Regulation of the Hsf1-dependent transcriptome via conserved bipartite contacts with Hsp70 promotes survival in yeast

Protein homeostasis and cellular fitness in the presence of proteotoxic stress is promoted by heat shock factor 1 (HSF1), which controls basal and stress-induced expression of molecular chaperones and other targets. The major heat shock proteins Hsp70 and Hsp90 in turn participate in a negative feedback loop that ensures appropriate coordination of the heat shock response with environmental conditions. Features of this regulatory circuit in the budding yeast Saccharomyces cerevisiae have been recently defined, most notably regarding direct interaction between Hsf1 and the constitutively expressed Hsp70 Ssa1. We sought to further explore the complex nature of Ssa1/Hsf1 regulation. Ssa1 is found to interact independently with both the previously defined CE2 site in the Hsf1 carboxyl-terminal transcriptional activation domain as well as a novel site that we identify within the amino-terminal activation domain.

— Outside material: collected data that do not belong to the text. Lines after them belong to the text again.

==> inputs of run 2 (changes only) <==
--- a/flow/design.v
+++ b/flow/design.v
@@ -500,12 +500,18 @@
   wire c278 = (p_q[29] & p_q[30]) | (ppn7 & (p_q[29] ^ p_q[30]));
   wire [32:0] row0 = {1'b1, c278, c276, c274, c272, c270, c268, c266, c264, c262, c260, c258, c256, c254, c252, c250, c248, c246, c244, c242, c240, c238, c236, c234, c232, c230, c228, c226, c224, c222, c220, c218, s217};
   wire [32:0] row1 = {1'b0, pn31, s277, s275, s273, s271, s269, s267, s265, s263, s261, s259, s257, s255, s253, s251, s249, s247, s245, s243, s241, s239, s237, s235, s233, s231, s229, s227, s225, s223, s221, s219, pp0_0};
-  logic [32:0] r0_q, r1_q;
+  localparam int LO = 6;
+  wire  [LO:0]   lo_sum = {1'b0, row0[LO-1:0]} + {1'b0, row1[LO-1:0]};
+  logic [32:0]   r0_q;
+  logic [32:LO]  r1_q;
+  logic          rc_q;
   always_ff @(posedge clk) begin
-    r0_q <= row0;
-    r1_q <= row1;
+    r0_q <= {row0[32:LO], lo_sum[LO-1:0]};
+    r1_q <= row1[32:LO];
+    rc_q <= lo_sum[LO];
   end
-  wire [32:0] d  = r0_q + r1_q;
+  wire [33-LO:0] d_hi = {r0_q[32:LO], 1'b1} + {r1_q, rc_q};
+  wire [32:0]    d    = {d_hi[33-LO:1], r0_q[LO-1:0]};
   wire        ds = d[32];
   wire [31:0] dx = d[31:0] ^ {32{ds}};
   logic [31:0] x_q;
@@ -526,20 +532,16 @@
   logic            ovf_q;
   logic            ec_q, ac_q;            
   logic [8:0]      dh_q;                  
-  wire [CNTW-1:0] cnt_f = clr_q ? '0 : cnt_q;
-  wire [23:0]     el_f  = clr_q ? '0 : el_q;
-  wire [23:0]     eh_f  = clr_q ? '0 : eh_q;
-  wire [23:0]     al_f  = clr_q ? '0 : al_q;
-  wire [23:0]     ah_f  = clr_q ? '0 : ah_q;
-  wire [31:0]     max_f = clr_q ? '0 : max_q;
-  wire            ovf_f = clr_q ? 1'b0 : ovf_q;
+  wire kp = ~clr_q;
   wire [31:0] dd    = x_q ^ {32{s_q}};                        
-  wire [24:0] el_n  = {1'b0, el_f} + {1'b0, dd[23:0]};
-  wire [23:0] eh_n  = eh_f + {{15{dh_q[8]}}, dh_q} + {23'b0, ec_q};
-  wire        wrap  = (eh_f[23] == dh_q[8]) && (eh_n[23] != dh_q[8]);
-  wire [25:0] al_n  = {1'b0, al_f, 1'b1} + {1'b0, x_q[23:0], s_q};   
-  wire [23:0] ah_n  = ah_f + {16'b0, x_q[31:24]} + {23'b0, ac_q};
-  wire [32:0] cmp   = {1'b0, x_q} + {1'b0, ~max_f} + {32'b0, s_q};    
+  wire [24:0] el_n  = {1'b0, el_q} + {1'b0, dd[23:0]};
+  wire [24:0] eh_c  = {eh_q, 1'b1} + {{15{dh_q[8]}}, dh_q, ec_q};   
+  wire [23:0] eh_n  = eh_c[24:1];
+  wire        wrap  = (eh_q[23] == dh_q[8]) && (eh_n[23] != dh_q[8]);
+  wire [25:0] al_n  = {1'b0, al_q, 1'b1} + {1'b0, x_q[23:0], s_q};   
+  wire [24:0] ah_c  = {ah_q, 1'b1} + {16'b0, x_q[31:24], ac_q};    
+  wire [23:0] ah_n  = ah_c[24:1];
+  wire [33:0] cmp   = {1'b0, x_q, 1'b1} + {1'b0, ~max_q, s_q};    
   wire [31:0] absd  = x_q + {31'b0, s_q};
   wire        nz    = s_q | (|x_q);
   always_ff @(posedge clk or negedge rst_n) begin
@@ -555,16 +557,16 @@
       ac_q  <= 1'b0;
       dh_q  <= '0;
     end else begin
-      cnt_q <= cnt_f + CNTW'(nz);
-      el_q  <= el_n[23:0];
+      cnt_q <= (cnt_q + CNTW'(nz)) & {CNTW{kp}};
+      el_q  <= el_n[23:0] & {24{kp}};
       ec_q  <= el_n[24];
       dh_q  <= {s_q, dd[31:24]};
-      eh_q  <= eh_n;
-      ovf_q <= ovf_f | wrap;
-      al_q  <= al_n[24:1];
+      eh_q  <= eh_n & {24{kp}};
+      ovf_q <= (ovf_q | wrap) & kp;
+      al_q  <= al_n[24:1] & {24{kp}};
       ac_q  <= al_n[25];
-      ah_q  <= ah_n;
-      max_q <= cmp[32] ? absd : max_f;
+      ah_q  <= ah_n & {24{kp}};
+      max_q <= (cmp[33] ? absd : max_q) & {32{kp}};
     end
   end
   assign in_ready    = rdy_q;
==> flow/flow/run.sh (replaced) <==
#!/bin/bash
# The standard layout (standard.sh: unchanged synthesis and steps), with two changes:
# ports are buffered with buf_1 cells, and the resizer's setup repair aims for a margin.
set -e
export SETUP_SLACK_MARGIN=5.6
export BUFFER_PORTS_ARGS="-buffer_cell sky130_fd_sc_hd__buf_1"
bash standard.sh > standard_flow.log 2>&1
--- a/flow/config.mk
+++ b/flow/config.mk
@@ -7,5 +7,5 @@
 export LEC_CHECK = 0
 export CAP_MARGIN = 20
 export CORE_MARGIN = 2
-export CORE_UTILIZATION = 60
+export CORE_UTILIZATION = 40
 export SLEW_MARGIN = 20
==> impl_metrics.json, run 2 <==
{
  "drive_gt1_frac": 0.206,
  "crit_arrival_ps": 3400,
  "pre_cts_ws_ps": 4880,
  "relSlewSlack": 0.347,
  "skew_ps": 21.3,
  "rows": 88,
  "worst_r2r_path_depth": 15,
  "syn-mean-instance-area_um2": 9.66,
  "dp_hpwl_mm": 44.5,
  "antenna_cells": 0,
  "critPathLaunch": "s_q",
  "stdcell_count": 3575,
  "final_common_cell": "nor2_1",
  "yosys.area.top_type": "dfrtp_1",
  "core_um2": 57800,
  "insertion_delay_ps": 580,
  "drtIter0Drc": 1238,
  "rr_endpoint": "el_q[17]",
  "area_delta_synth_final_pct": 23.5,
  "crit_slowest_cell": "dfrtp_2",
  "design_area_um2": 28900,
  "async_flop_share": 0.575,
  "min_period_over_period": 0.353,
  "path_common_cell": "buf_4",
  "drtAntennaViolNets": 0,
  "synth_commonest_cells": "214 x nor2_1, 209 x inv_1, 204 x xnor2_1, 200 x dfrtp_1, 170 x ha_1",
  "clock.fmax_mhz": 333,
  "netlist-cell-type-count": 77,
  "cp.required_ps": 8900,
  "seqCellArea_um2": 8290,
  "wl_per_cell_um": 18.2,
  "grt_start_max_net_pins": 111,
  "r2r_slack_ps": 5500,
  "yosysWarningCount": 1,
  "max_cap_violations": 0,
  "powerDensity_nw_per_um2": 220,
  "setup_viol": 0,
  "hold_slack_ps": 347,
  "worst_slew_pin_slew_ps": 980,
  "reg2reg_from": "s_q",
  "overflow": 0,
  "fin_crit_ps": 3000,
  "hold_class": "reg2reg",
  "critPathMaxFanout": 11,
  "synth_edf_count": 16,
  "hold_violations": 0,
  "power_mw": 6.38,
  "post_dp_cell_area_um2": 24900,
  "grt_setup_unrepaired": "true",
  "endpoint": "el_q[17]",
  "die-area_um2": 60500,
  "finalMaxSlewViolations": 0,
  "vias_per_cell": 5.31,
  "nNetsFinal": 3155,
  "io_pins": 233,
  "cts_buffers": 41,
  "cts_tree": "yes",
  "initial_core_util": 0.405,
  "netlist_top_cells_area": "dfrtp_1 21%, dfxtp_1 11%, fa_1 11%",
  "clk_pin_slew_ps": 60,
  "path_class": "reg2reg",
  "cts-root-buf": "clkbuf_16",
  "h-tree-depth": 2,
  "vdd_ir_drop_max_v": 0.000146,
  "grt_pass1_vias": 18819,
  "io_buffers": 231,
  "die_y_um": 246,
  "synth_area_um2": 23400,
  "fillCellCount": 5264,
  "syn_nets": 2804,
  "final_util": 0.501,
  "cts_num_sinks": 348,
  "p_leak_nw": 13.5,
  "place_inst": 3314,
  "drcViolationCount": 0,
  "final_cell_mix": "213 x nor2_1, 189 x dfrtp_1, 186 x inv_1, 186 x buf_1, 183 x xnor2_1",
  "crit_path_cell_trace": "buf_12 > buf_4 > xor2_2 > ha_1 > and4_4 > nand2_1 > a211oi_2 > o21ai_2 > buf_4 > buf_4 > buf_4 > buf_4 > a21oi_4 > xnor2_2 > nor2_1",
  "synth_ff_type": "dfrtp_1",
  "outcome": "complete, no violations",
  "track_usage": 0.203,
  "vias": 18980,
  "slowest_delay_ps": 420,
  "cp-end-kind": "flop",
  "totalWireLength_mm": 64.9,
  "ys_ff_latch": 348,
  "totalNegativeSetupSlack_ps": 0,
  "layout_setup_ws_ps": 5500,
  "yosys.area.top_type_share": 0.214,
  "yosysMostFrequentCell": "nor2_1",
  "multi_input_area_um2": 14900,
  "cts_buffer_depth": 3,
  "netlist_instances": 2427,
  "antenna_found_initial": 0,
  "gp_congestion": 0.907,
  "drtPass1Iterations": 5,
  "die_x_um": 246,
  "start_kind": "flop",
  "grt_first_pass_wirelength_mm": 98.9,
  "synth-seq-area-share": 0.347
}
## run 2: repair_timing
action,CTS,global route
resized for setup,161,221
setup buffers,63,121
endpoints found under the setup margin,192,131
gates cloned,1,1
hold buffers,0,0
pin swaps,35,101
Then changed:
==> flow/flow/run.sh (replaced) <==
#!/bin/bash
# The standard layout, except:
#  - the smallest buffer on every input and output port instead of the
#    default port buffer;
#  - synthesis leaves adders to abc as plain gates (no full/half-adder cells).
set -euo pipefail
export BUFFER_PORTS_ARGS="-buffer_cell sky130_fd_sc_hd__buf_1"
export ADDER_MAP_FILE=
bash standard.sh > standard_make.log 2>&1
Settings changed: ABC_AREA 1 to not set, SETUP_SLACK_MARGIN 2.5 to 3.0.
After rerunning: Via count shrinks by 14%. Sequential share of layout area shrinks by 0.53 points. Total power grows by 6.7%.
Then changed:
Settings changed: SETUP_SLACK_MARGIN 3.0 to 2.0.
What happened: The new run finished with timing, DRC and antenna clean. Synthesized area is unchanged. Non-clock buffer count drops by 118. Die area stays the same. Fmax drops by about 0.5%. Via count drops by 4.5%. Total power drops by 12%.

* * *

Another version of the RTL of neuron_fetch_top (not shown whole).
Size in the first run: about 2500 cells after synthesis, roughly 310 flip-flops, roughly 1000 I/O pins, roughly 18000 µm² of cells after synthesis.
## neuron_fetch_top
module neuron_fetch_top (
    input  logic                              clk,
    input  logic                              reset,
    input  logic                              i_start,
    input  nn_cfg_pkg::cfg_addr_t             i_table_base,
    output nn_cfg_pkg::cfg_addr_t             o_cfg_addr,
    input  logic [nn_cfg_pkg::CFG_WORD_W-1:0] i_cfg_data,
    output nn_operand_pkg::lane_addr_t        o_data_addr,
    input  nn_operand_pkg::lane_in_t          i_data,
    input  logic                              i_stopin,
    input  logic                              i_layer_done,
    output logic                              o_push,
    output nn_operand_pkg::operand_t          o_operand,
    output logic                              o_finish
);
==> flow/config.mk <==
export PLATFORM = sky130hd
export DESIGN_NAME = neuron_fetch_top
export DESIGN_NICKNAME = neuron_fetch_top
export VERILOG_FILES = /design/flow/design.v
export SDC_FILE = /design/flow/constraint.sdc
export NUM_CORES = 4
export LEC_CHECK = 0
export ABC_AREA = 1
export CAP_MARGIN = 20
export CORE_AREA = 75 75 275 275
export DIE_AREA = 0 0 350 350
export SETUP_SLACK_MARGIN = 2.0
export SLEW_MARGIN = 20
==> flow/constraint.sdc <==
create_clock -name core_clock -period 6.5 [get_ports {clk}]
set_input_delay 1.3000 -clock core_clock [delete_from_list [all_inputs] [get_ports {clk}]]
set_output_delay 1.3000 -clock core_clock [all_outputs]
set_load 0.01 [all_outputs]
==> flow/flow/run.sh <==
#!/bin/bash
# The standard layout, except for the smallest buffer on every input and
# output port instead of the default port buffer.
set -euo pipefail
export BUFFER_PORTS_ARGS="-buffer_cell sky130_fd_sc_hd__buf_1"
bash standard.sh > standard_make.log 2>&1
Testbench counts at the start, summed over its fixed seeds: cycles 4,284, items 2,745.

Consistent with both sites bearing a recognition signature for Hsp70, we demonstrate that Ssa1 contacts Hsf1 using its substrate binding domain and abolishing either regulatory site results in loss of Ssa1 association. Removing Hsp70 regulation of Hsf1 results in global dysregulation of Hsf1 transcriptional activity, with synergistic effects when both sites are disrupted together on both gene expression and cellular fitness. Finally, we find that Hsp70 interacts with both transcriptional activation domains of Hsf1 in the related yeast Lachancea kluyveri, implying a conserved mechanism of regulation to promote cellular proteostasis. Overall design: Three biological replicates were analyzed for four different yeast strains at 30°C, and one strain (wild type) at 37°C for 15 min

在蛋白毒性应激条件下，热休克因子1（Heat Shock Factor 1, HSF1）可促进蛋白质稳态（Protein homeostasis）与细胞适合度，其能够调控分子伴侣（molecular chaperones）及其他靶基因的基础表达与应激诱导型表达。主要热休克蛋白Hsp70与Hsp90则参与构成负反馈环路（negative feedback loop），确保热休克反应与环境条件的恰当协调。该调控环路在出芽酵母酿酒酵母（Saccharomyces cerevisiae）中的特征已于近期被阐明，其中最为突出的是Hsf1与组成型表达的Hsp70亚型Ssa1之间的直接相互作用。本研究旨在进一步探究Ssa1与Hsf1之间调控关系的复杂机制。研究发现，Ssa1可独立结合Hsf1羧基末端（carboxyl-terminal）转录激活结构域（transcriptional activation domain）中此前已被定义的CE2位点，以及我们在其氨基末端（amino-terminal）激活结构域内鉴定出的全新位点。鉴于两个位点均带有Hsp70的识别特征序列，本研究证实Ssa1通过其底物结合结构域（substrate binding domain）与Hsf1发生结合；且任意一个调控位点的失活都会导致Ssa1与Hsf1的结合丧失。解除Hsp70对Hsf1的调控会导致Hsf1转录活性的全局紊乱，若同时破坏两个调控位点，则会对基因表达与细胞适合度产生协同效应。最后，本研究发现，在亲缘关系相近的拉克兰谢酵母（Lachancea kluyveri）中，Hsp70同样可与Hsf1的两个转录激活结构域结合，这提示该调控机制在进化上具有保守性，以维持细胞蛋白质稳态。实验整体设计：针对4种不同酵母菌株，在30℃条件下设置3次生物学重复（biological replicates）进行分析；同时针对1株野生型菌株，在37℃条件下处理15分钟后开展分析。